Questa settimana parliamo proprio di questo argomento, la diversità.
Mentre riflettevo su cosa potessi scrivere e come avrei potuto trovare un haiku che rispecchiasse questo concetto complesso, improvvisamente una riflessione.
Gli haiku sono già diversità.

Un modo diverso di fare poesia, un modo diverso di concepire il mondo, le parole, gli attimi che fuggono, cercando di non ammorbarli con fiumi di parole ma scegliere quelle più giuste, che calzano a pennello. Sforzarsi di trovare il mattoncino giusto senza forzare la casa a stare in piedi. Ne servono giusto una manciata… di parole intendo.

La cultura è ciò che influenza l’arte e l’essere umano. Ci si impegna per mantenere tradizioni antiche, usanze e linguaggi.
Se questo fosse vero non saremmo cambiati rispetto a 100 anni fa.
Quindi è l’uomo a creare la cultura?
Se così fosse com’è possibile che alcune tradizioni disumane, che nulla hanno a che fare con l’arte, si mantengano ancora oggi?

Nella mia vita mi sono trovata ad essere esclusa, bullizzata, allontanata dagli altri perché diversa per mille motivi.
Perché portavo gli occhiali, perché obesa, perché nata al sud, perché mi piaceva disegnare e addirittura perché amavo cantare…

Ho odiato e amato al tempo stesso tutte queste me, poi ho capito che tutte le persone sono fatte da piccoli mattoncini e siamo splendide case che, se hanno basi solide, nessuno butta giù.

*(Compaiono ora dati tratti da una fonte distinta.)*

<file path="src/rtl/crb_pkg.sv">
package crb_pkg;
   localparam int NCMD       = 4;
   localparam int IDX_CAPA   = 0;
   localparam int IDX_CAPD   = 1;
   localparam int IDX_RD     = 2;
   localparam int IDX_WR     = 3;
   typedef logic [NCMD-1:0] cmd_vec_t;
endpackage

</file>
<file path="src/rtl/crb_host_if.sv">
module crb_host_if #(
   parameter int ADDR_W       = 8,
   parameter int DATA_W       = 32,
   parameter int CR_W         = 16,
   parameter int OFS_DIN      = 'h0C,
   parameter int OFS_CMD_BASE = 'h14,
   parameter int CMD_STRIDE   = 4,
   parameter int NCMD         = 4
) (
   input  logic              clk,
   input  logic              rst_n,
   input  logic              h_wr,
   input  logic [ADDR_W-1:0] h_addr,
   input  logic [DATA_W-1:0] h_wdata,
   output logic [CR_W-1:0]   stage_q,
   output logic [NCMD-1:0]   cmd_start
);
   logic stage_hit;
   assign stage_hit = h_wr && (h_addr == ADDR_W'(OFS_DIN));

   always_ff @(posedge clk) begin
      if (!rst_n)         stage_q <= '0;
      else if (stage_hit) stage_q <= h_wdata[CR_W-1:0];
   end

   for (genvar k = 0; k < NCMD; k++) begin : g_dec
      assign cmd_start[k] = h_wr && h_wdata[0] &&
                            (h_addr == ADDR_W'(OFS_CMD_BASE + k*CMD_STRIDE));
   end
endmodule

</file>
<file path="src/rtl/crb_cmd_ctl.sv">
module crb_cmd_ctl #(
   parameter int NCMD   = 4,
   parameter int RD_IDX = 2
) (
   input  logic            clk,
   input  logic            rst_n,
   input  logic [NCMD-1:0] cmd_start,
   input  logic            cr_ack,
   output logic [NCMD-1:0] busy_q,
   output logic            rd_done
);
   logic idle;
   assign idle    = ~|busy_q;
   assign rd_done = cr_ack && busy_q[RD_IDX];

   for (genvar k = 0; k < NCMD; k++) begin : g_busy
      always_ff @(posedge clk) begin
         if (!rst_n)                     busy_q[k] <= 1'b0;
         else if (busy_q[k] && cr_ack)   busy_q[k] <= 1'b0;
         else if (idle && cmd_start[k])  busy_q[k] <= 1'b1;
      end
   end
endmodule

</file>
<file path="src/rtl/crb_readback.sv">
module crb_readback #(
   parameter int ADDR_W       = 8,
   parameter int DATA_W       = 32,
   parameter int CR_W         = 16,
   parameter int OFS_DIN      = 'h0C,
   parameter int OFS_DOUT     = 'h10,
   parameter int OFS_CMD_BASE = 'h14,
   parameter int CMD_STRIDE   = 4,
   parameter int NCMD         = 4
) (
   input  logic              clk,
   input  logic              rst_n,
   input  logic              rd_done,
   input  logic [CR_W-1:0]   cr_dout,
   input  logic [CR_W-1:0]   stage_q,
   input  logic [NCMD-1:0]   busy_q,
   input  logic [ADDR_W-1:0] h_addr,
   output logic [DATA_W-1:0] h_rdata,
   output logic [CR_W-1:0]   dout_q
);
   always_ff @(posedge clk) begin
      if (!rst_n)       dout_q <= '0;
      else if (rd_done) dout_q <= cr_dout;
   end

   always_comb begin
      h_rdata = '0;
      if (h_addr == ADDR_W'(OFS_DIN))  h_rdata = DATA_W'(stage_q);
      if (h_addr == ADDR_W'(OFS_DOUT)) h_rdata = DATA_W'(dout_q);
      for (int k = 0; k < NCMD; k++) begin
         if (h_addr == ADDR_W'(OFS_CMD_BASE + k*CMD_STRIDE))
            h_rdata = DATA_W'(busy_q[k]);
      end
   end
endmodule

</file>
<file path="src/rtl/cr_bridge.sv">
module cr_bridge #(
   parameter int ADDR_W       = 8,
   parameter int DATA_W       = 32,
   parameter int CR_W         = 16,
   parameter int OFS_DIN      = 'h0C,
   parameter int OFS_DOUT     = 'h10,
   parameter int OFS_CMD_BASE = 'h14,
   parameter int CMD_STRIDE   = 4
) (
   input  logic              clk,
   input  logic              rst_n,
   input  logic              h_wr,
   input  logic [ADDR_W-1:0] h_addr,
   input  logic [DATA_W-1:0] h_wdata,
   output logic [DATA_W-1:0] h_rdata,
   output logic [CR_W-1:0]   cr_din,
   output logic              cr_cap_addr,
   output logic              cr_cap_data,
   output logic              cr_rd,
   output logic              cr_wr,
   input  logic              cr_ack,
   input  logic [CR_W-1:0]   cr_dout
);
   import crb_pkg::*;

   localparam int LAST_OFS = OFS_CMD_BASE + (NCMD-1)*CMD_STRIDE;

   if (CR_W > DATA_W) begin : g_bad_width
      $error("cr_bridge: CR_W must not exceed DATA_W");
   end
   if (LAST_OFS >= (1 << ADDR_W)) begin : g_bad_map
      $error("cr_bridge: command offsets exceed the address range");
   end

   logic [CR_W-1:0] stage_q;
   logic [CR_W-1:0] dout_q;
   cmd_vec_t        cmd_start;
   cmd_vec_t        busy_q;
   logic            rd_done;

   crb_host_if #(
      .ADDR_W(ADDR_W), .DATA_W(DATA_W), .CR_W(CR_W), .OFS_DIN(OFS_DIN),
      .OFS_CMD_BASE(OFS_CMD_BASE), .CMD_STRIDE(CMD_STRIDE), .NCMD(NCMD)
   ) u_host (
      .clk(clk), .rst_n(rst_n), .h_wr(h_wr), .h_addr(h_addr),
      .h_wdata(h_wdata), .stage_q(stage_q), .cmd_start(cmd_start)
   );

   crb_cmd_ctl #(.NCMD(NCMD), .RD_IDX(IDX_RD)) u_ctl (
      .clk(clk), .rst_n(rst_n), .cmd_start(cmd_start), .cr_ack(cr_ack),
      .busy_q(busy_q), .rd_done(rd_done)
   );

   crb_readback #(
      .ADDR_W(ADDR_W), .DATA_W(DATA_W), .CR_W(CR_W), .OFS_DIN(OFS_DIN),
      .OFS_DOUT(OFS_DOUT), .OFS_CMD_BASE(OFS_CMD_BASE),
      .CMD_STRIDE(CMD_STRIDE), .NCMD(NCMD)
   ) u_rb (
      .clk(clk), .rst_n(rst_n), .rd_done(rd_done), .cr_dout(cr_dout),
      .stage_q(stage_q), .busy_q(busy_q), .h_addr(h_addr),
      .h_rdata(h_rdata), .dout_q(dout_q)
   );

   assign cr_din      = stage_q;
   assign cr_cap_addr = busy_q[IDX_CAPA];
   assign cr_cap_data = busy_q[IDX_CAPD];
   assign cr_rd       = busy_q[IDX_RD];
   assign cr_wr       = busy_q[IDX_WR];
endmodule

</file>
<file path="config.mk">
export PLATFORM = sky130hd
export DESIGN_NAME = cr_bridge
export DESIGN_NICKNAME = d
export VERILOG_FILES = /design/src/rtl/crb_pkg.sv /design/src/rtl/crb_host_if.sv /design/src/rtl/crb_cmd_ctl.sv /design/src/rtl/crb_readback.sv /design/src/rtl/cr_bridge.sv
export SDC_FILE = /design/constraint.sdc
export NUM_CORES = 1
export LEC_CHECK = 0
export ABC_CLOCK_PERIOD_IN_PS = 5020
export BUFFER_PORTS_ARGS = -buffer_cell sky130_fd_sc_hd__buf_2
export CAP_MARGIN = 20
export CORE_ASPECT_RATIO = 0.6
export CORE_UTILIZATION = 47
export DETAILED_ROUTE_END_ITERATION = 8
export PLACE_DENSITY = 0.9
export SLEW_MARGIN = 20
export SYNTH_ARGS = -nofsm -noshare
export SYNTH_HDL_FRONTEND = slang
export SYNTH_HIERARCHICAL = 1
export SYNTH_SLANG_ARGS = --single-unit
export TNS_END_PERCENT = 1
</file>
<file path="constraint.sdc">
create_clock -name clk -period 5.02 [get_ports clk]
set_clock_uncertainty 0.1 [all_clocks]
set_input_delay 1.004 -clock clk [delete_from_list [all_inputs] [get_ports clk]]
set_output_delay 1.004 -clock clk [all_outputs]
set_load 0.02 [all_outputs]
</file>
# [Word level (Yosys, flattened, before mapping)]
# Index checks and enable logic that the tools add are counted.
[word_totals] regBits=36 out_inout_bits=52 wordCells=39
[op_classes] n_eq_ne=6 muxes=6 bitwise_logic=1 reduce_logical=20
[ops] operator="16-bit 2-to-1 mux" n=6
[ops] operator="8-bit by 5-bit == test with 1-bit output, second input constant" n=4
[ops] operator="1-bit logical AND" n=14
[ops] operator="8-bit by 4-bit == test with 1-bit output, second input constant" n=1
[ops] operator="8-bit by 6-bit == test with 1-bit output, second input constant" n=1
[ops] operator="2-bit OR reduction" n=4
[ops] operator="4-bit OR reduction" n=1
[ops] operator="1-bit logical NOT" n=1
[ops] operator="1-bit NOT" n=1

# [Longest topological paths before layout]
[logic_depth] depth_word=7 depth_mapped=5 mapped_depth_nobuf=4

# [Hierarchy]
# The synthesis kept the hierarchy.
[by_module_without_submodules] mod="crb_readback" instances=1 cells_each=106 area_per_inst_um2=1038.5
[by_module_without_submodules] mod="crb_host_if" instances=1 cells_each=82 area_per_inst_um2=723.2
[by_module_without_submodules] mod="crb_cmd_ctl" instances=1 cells_each=15 area_per_inst_um2=170.2

# [Least setup slack after synthesis]
# Ideal clock, no wire load.
[synth_path] kind="input -> output" start="input port h_addr[1]" end="output port h_rdata[0]" arrival_time_ns=2.089 required_ns=3.916 path_slack_ns=1.827 path_stages=4 n_path_buf=0 cell_sequence="or2_4 nor4b_4 a32oi_1 o22ai_1"
[synth_between] elab_chain_len=7 elab_cells_between_ends=12 classes_between="eq/ne: 6; mux: 6"
[synth_lines] element="start: declaration" line_no="cr_bridge.sv:13" source="input logic [ADDR_W-1:0] h_addr,"
[synth_lines] element="8-bit by 4-bit == test with 1-bit output" line_no="crb_readback.sv:28" source="if (h_addr == ADDR_W'(OFS_DIN)) h_rdata = DATA_W'(stage_q);"
[synth_lines] element="16-bit 2-to-1 mux" line_no="crb_readback.sv:28"
[synth_lines] element="16-bit 2-to-1 mux" line_no="crb_readback.sv:29" source="if (h_addr == ADDR_W'(OFS_DOUT)) h_rdata = DATA_W'(dout_q);"
[synth_lines] element="16-bit 2-to-1 mux (3 in series)" line_no="crb_readback.sv:31" source="if (h_addr == ADDR_W'(OFS_CMD_BASE + k*CMD_STRIDE))"
[synth_lines] element="16-bit 2-to-1 mux *" line_no="crb_readback.sv:31"
[synth_lines] element="end: declaration" line_no="cr_bridge.sv:15" source="output logic [DATA_W-1:0] h_rdata,"
# Every way passes the cells marked *; elsewhere a longest branch is shown, timed or not.

# [Worst setup path after layout]
[layout_path] start="input port h_addr[7]" end="output port h_rdata[11]"
# Same word-level chain as after synthesis.

==> run summary <==
Fillers -> 344
Synth Area in Simple Gates -> 24.7%
Clk sinks -> 36
Post-route DRC -> 4
RSZ-0062 raised after global routing -> no
CTS tree -> yes
Post-Route WL -> 4610 um
Post-synthesis mux area share -> 16.6%
Die ar. -> 4380 um^2
Final hold vios -> 0
Largest net degree at the start of global routing -> 57
GRT overflow -> 0
Mapped Cells -> 203
Sequential share of the synthesized area -> 37.3%
Yosys reg bits -> 36
Crit path max-delay cell type -> and3_1
Critical path class -> in2out
RD Place Congestion -> 0.848
CTS resizes -> 0
Endpoints failing setup -> 0
Postcts setup bufs -> 0
Starting Density -> 50.7%
Status -> finished, violations left
Routed wire per std cell -> 14.1 um
Tot GR Track Use -> 21.4%
Vias -> 1665
Iter 0 DRT Violations -> 82
WP data arrival -> 2.57 ns
Worst path most repeated cell -> buf_2
Post-Syn Area -> 1930 um^2
Syn avg cell area -> 9.52 um^2
Clk Tree Root Cell -> clkbuf_8
Final Cycle Share -> 73.1%
Nets@finish -> 339
Critical path required time -> 3.92 ns
Detailed Place HPWL -> 3340 um
Hold_buf cts -> 0
Synth cell types -> 33
Hold Path Stages -> 2
Failing checks -> design-rule violations
Reg2reg start -> u_ctl/busy_q[2]$_SDFFE_PP0P_
Dpl cells -> 319
Standard-cell row count -> 17
Chip height -> 51.7 um
Max-slew violations -> 0
Final Core Density -> 61.8%
Post-Synth XOR/XNOR Area -> 0%
Area grow syn2layout -> 21.8%
First-pass GRT wire length -> 7130 um
IO Pins -> 112
Max-Cap Viols -> 0
CP cell instances -> buf_2, nor4b_4, and3_1, a22o_2, buf_2
Clock Latency Late Sink -> 0.27 ns
Leakage Power -> 1.07 nW
Max Root-Sink Buffers -> 2
Detail Route Antenna Nets -> 0
Final std cells w/o fill -> 326
Htree depth -> 2
Synth warnings -> 6
Total Power -> 526 uW
Crit end category -> output pin
CTS clk-pin slew, worst paths -> 0.07 ns
Fmax -> 272 MHz
Synth Area in Adders -> 0%
Max FO, Critical Path -> 15
Initial antenna violation count -> 0
Min-Delay Path Class -> reg2reg
Reg2reg path depth -> 3
Antenna Cells -> 0
Critical path startpoint -> h_addr[7]
Post-Place Setup Slack -> 1.36 ns
Max transition margin -> 45.2%
Drt first pass iters -> 6
Hold path start -> u_host/stage_q[7]$_SDFFE_PN0P_
Minimum clock period after layout -> 3.67 ns
Tightest Pin Transition -> 0.821 ns
Core ar. -> 3810 um^2
Vias in the first global route -> 1490
CP peak stage delay -> 0.66 ns
Max VDD drop -> 0.129 mV
PortBufs -> 79
Synth Area in Compound Gates -> 11.2%
Startpoint Class -> input port
Via/cell ratio -> 5.11
Main combinational cell family by area after synthesis -> simple AND/OR/NAND/NOR gates
Final worst slack -> 1.35 ns
Die Width -> 84.8 um
Setup TNS -> 0 ns
CTS Buf Count -> 5
Share of layout cells above drive strength 1 -> 38.0%
PD cells -> 224 nW/um^2
==> flip-flops by register name, summed over array words and instances (netlist names) <==
signal	cells
u_ctl/busy_q	4
u_host/stage_q	16
u_rb/dout_q	16
==> path summary, 6_finish.rpt <==
path | endpoint | slack (ns)
max reg2reg | u_rb/dout_q[9]$_SDFFE_PN0P_ | 3.50
min | u_host/stage_q[7]$_SDFFE_PN0P_ | 0.37
min reg2reg | u_host/stage_q[7]$_SDFFE_PN0P_ | 0.37
max | h_rdata[11] | 1.35
==> per-layer routing <==
metal	up-vias	global-route usage, %	routed length, um	share of wire, %
met4	0	4.24	14	0.30
met1	772	30.1	2280	50
li1	830	-	-	-
met2	61	32.4	1970	43
met3	2	6.83	343	7.4
met5	-	0	0	0
==> cell type report <==
class	instances	area, um^2	area share [%]
inverters	1	3.75	0.160
well taps	47	58.8	2.50
flip-flops and latches	36	721	30.6
clock inverters	1	5.00	0.213
clock buffers	6	72.6	3.09
repair buffers	81	410	17.4
multi-input cells	154	1080	46.0
==> cells in the mapped netlist <==
cell      number  share of area [%]
nor2_1         6                1.2
a22o_1         5                2.3
o22ai_1        1               0.32
a41o_1         4                2.1
o21a_1         1               0.39
buf_2          3               0.78
and3b_1        4                1.8
clkbuf_1       4               0.78
nand2_1       35                6.8
clkbuf_2       1               0.26
and2_2         1               0.39
nor4b_4        2                2.5
nand3_1        3               0.78
or2_4          1               0.45
a32oi_1        1               0.45
or4_4          1               0.58
nor4b_1        1               0.45
dfxtp_1       36                 37
nand4_1        1               0.32
a22o_2        10                5.2
nor4_1         2               0.65
inv_1          1               0.19
nand2b_1       3               0.97
mux2i_1       32                 17
a21oi_1        2               0.52
or3_4          1               0.58
nor3_1         2               0.52
nor3b_2        2                1.3
nor2b_1       16                5.2
and3_1         1               0.32
conb_1         1               0.19
buf_6          3                1.7
buf_4         16                6.2
==> where the power goes <==
part	internal [mW]	switching, mW	leakage (nW)
clock network	0.0942	0.0922	0.0410
registers	0.286	0.000168	0.290
logic	0.0202	0.0333	0.735
total	0.400	0.126	1.07
==> cell families after synthesis <==
family          count (synthesis)
compound gates                 24
buf+inv                        28
flops                          36
mux                            32
other cells                     1
simple gates                   82
==> critical path: cells and delay by family <==
family,cells,cell delay [ns]
AO/OA/AOI/OAI,1,0.26
buffers and inverters,2,0.30
AND/OR/NAND/NOR,2,1.01
==> cell usage in the layout (no fill, tap or decap), types with 2 or more instances in the layout <==
master	instances
clkbuf_8	5
dfxtp_1	36
buf_4	2
nor3_1	2
nor4_1	2
conb_1	16
nand2_1	35
nor2b_1	16
nor4b_4	2
nand3_1	3
a21oi_1	2
nor2_1	6
and3b_1	4
buf_2	79
nor3b_2	2
nand2b_1	3
a22o_2	10
mux2i_1	32
a22o_1	5
a41o_1	4
==> through the flow <==
stage / hold WS (ns) / area, um^2
2_1_floorplan: 0.383 / 1990
3_3_place_gp: 0.355 / 2270
3_5_place_dp: 0.365 / 2270
4_1_cts: 0.375 / 2350
5_1_grt: 0.391 / 2350
6_report: 0.372 / 2350
No activity file was read; power rests on OpenSTA's default activity.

Vogliamo tutti omologarci ed affermarci al tempo stesso.
Cerchiamo tutti approvazione ma se per sbaglio ci dicono che siamo uguali a qualcun altro ci offendiamo, dichiarandoci lesi nella nostra originalità.

Cosa vogliamo davvero?
Cosa significa essere diversi?
Da chi? Da cosa?
Siamo altro dall’essere esseri umani?

Lascerò rispondere un haiku.

わたくしの骨とさくらが満開に

watakushi no hone to sakura ga mankai ni

Le mie ossa
e i fiori di ciliegio,
sbocciati.

Yasuyo Ohnishi

Alla prossima, vostra T.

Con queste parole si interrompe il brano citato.